Distribution Selection#
Choosing the right distribution for your workload matters more than raw throughput numbers:
| Distribution | When to use |
|---|---|
uniform / ref_rand | Even access across all rows. Good baseline. |
zipf / set_zipf | Hot-key patterns. Realistic for most OLTP workloads where some rows are accessed far more often. |
norm / set_norm | Bell curve access. Good for time-based or range queries where most activity clusters around a centre. |
exp / set_exp | Heavy bias toward low values. Good for recency-biased access (recent orders, new users). |
Zipfian distributions with s=1.1 to s=2.0 are the most common for realistic OLTP benchmarks. Higher s values create more contention.
Run Weights#
Use run_weights to control the read/write mix rather than duplicating queries:
run_weights:
read_order: 80
update_status: 15
insert_order: 5This produces 80% reads, 15% updates, and 5% inserts, a realistic OLTP mix. Without run_weights, all queries execute sequentially on every iteration.
Monitoring During Runs#
Use --metrics-addr to expose Prometheus metrics for real-time monitoring:
edg run --metrics-addr :9090 --driver pgx --config workload.yaml --url ${DATABASE_URL} -w 10 -d 5mThis lets you correlate edg metrics with database-side metrics in Grafana. See Observability for dashboard setup.

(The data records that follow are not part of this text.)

`src/rtl/cnn_ctrl_pkg.sv`:
```
// Shared types and defaults for the CNN layer controllers.
// The maxpool1 read controller imports its state encoding and response tag from here.
package cnn_ctrl_pkg;

    localparam int NUM_OUT_DEFAULT        = 5408;
    localparam int ADDR_W_DEFAULT         = 13;
    localparam int TIMEOUT_CYCLES_DEFAULT = 1048576;
    localparam int TO_W_DEFAULT           = 21;

    typedef enum logic [2:0] {
        ST_IDLE  = 3'd0,
        ST_START = 3'd1,
        ST_RUN   = 3'd2,
        ST_READY = 3'd3,
        ST_ERROR = 3'd4
    } state_t;

    // 0 = conv2 input loader, 1 = RISC-V debug/readback
    typedef logic req_id_t;

    typedef struct packed {
        logic    valid;
        req_id_t id;
        logic    oob;
    } resp_tag_t;

endpackage

```
`src/rtl/rr_arb2.sv`:
```
// Two-way round-robin arbiter with combinational grants.
// `last` remembers the most recent winner; on a tie the other requester wins.
module rr_arb2
    import cnn_ctrl_pkg::*;
(
    input  logic       clk,
    input  logic       resetn,
    input  logic [1:0] req,
    input  logic       enable,
    output logic [1:0] gnt
);

    req_id_t last;

    always_comb begin
        gnt = 2'b00;
        if (enable) begin
            if (req == 2'b11) begin
                gnt = (last == 1'b1) ? 2'b01 : 2'b10;
            end else begin
                gnt = req;
            end
        end
    end

    // Resetting to 1 makes requester 0 win the first tie.
    always_ff @(posedge clk) begin
        if (!resetn) begin
            last <= 1'b1;
        end else if (gnt[0]) begin
            last <= 1'b0;
        end else if (gnt[1]) begin
            last <= 1'b1;
        end
    end

endmodule

```
`src/rtl/maxpool1_read_ctrl.sv`:
```
// Launches and supervises the first max-pool run, then shares its single
// result read port between the conv2 loader (r0) and the debug path (r1).
module maxpool1_read_ctrl
    import cnn_ctrl_pkg::*;
#(
    parameter int NUM_OUT        = NUM_OUT_DEFAULT,
    parameter int ADDR_W         = ADDR_W_DEFAULT,
    parameter int TIMEOUT_CYCLES = TIMEOUT_CYCLES_DEFAULT,
    parameter int TO_W           = TO_W_DEFAULT
) (
    input  logic              clk,
    input  logic              resetn,
    input  logic              go,
    input  logic              clear,
    output logic              busy,
    output logic              pool_ready,
    output logic              error,
    output logic              pool_start,
    input  logic              pool_done,
    output logic [31:0]       pool_read_addr,
    input  logic [7:0]        pool_read_data,
    input  logic              r0_req,
    input  logic              r1_req,
    input  logic [ADDR_W-1:0] r0_addr,
    input  logic [ADDR_W-1:0] r1_addr,
    output logic              r0_gnt,
    output logic              r1_gnt,
    output logic              r0_rvalid,
    output logic              r1_rvalid,
    output logic [7:0]        r0_rdata,
    output logic [7:0]        r1_rdata,
    output state_t            dbg_state
);

    state_t            state, state_n;
    logic [TO_W-1:0]   to_cnt;
    logic              done_q;
    logic              done_edge;
    logic              timeout_hit;
    logic              leave_ready;

    assign done_edge   = pool_done & ~done_q;
    assign timeout_hit = (to_cnt == TO_W'(TIMEOUT_CYCLES - 1));
    assign dbg_state   = state;

    always_ff @(posedge clk) begin
        if (!resetn) begin
            state  <= ST_IDLE;
            to_cnt <= '0;
            done_q <= 1'b0;
        end else begin
            state  <= state_n;
            done_q <= pool_done;
            if (state == ST_START) begin
                to_cnt <= '0;
            end else if (state == ST_RUN) begin
                to_cnt <= to_cnt + TO_W'(1);
            end
        end
    end

    // A done edge in the timeout cycle still counts as completion.
    always_comb begin
        state_n    = state;
        busy       = 1'b0;
        pool_ready = 1'b0;
        error      = 1'b0;
        pool_start = 1'b0;
        case (state)
            ST_IDLE: begin
                if (go) state_n = ST_START;
            end
            ST_START: begin
                busy       = 1'b1;
                pool_start = 1'b1;
                state_n    = ST_RUN;
            end
            ST_RUN: begin
                busy = 1'b1;
                if (done_edge) begin
                    state_n = ST_READY;
                end else if (timeout_hit) begin
                    state_n = ST_ERROR;
                end
            end
            ST_READY: begin
                pool_ready = 1'b1;
                if (clear) begin
                    state_n = ST_IDLE;
                end else if (go) begin
                    state_n = ST_START;
                end
            end
            ST_ERROR: begin
                error = 1'b1;
                if (clear) state_n = ST_IDLE;
            end
            default: state_n = ST_IDLE;
        endcase
    end

    assign leave_ready = (state == ST_READY) && (state_n != ST_READY);

    // Handshake: a requester holds req/addr until it sees gnt in the same
    // cycle; each granted request returns exactly one rvalid two cycles later
    // unless READY is left first.
    logic [1:0]        gnt;
    logic [ADDR_W-1:0] sel_addr;
    logic              sel_oob;
    logic [ADDR_W-1:0] addr_q;

    rr_arb2 u_arb (
        .clk    (clk),
        .resetn (resetn),
        .req    ({r1_req, r0_req}),
        .enable (state == ST_READY),
        .gnt    (gnt)
    );

    assign r0_gnt   = gnt[0];
    assign r1_gnt   = gnt[1];
    assign sel_addr = gnt[1] ? r1_addr : r0_addr;
    assign sel_oob  = ({{(32-ADDR_W){1'b0}}, sel_addr} >= 32'(NUM_OUT));

    // Out-of-range reads leave the pool address untouched.
    always_ff @(posedge clk) begin
        if (!resetn) begin
            addr_q <= '0;
        end else if ((gnt != 2'b00) && !sel_oob) begin
            addr_q <= sel_addr;
        end
    end

    assign pool_read_addr = {{(32-ADDR_W){1'b0}}, addr_q};

    resp_tag_t s1, s2;

    always_ff @(posedge clk) begin
        if (!resetn || leave_ready) begin
            s1 <= '0;
            s2 <= '0;
        end else begin
            s1.valid <= (gnt != 2'b00);
            s1.id    <= gnt[1];
            s1.oob   <= sel_oob;
            s2       <= s1;
        end
    end

    logic [7:0] resp_data;
    logic [7:0] r0_hold, r1_hold;

    assign resp_data = s2.oob ? 8'h00 : pool_read_data;
    assign r0_rvalid = s2.valid && (s2.id == 1'b0);
    assign r1_rvalid = s2.valid && (s2.id == 1'b1);
    assign r0_rdata  = r0_rvalid ? resp_data : r0_hold;
    assign r1_rdata  = r1_rvalid ? resp_data : r1_hold;

    always_ff @(posedge clk) begin
        if (!resetn) begin
            r0_hold <= 8'h00;
            r1_hold <= 8'h00;
        end else begin
            if (r0_rvalid) r0_hold <= resp_data;
            if (r1_rvalid) r1_hold <= resp_data;
        end
    end

endmodule

```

Stages for Load Profiling#
Use stages to vary worker counts over time and observe how the database responds to changing load. Each stage can also override run_weights to shift the workload mix per phase:
stages:
- name: ramp
workers: 1
duration: 30s
run_weights:
read_order: 95
insert_order: 5
- name: low
workers: 10
duration: 2m
- name: peak
workers: 100
duration: 5m
run_weights:
read_order: 60
update_status: 25
insert_order: 15
- name: cooldown
workers: 10
duration: 2m
run_weights:
read_order: 80
update_status: 15
insert_order: 5Stages without run_weights fall back to the top-level weights. Combine with Prometheus metrics to produce load-vs-latency curves that reveal database scaling characteristics.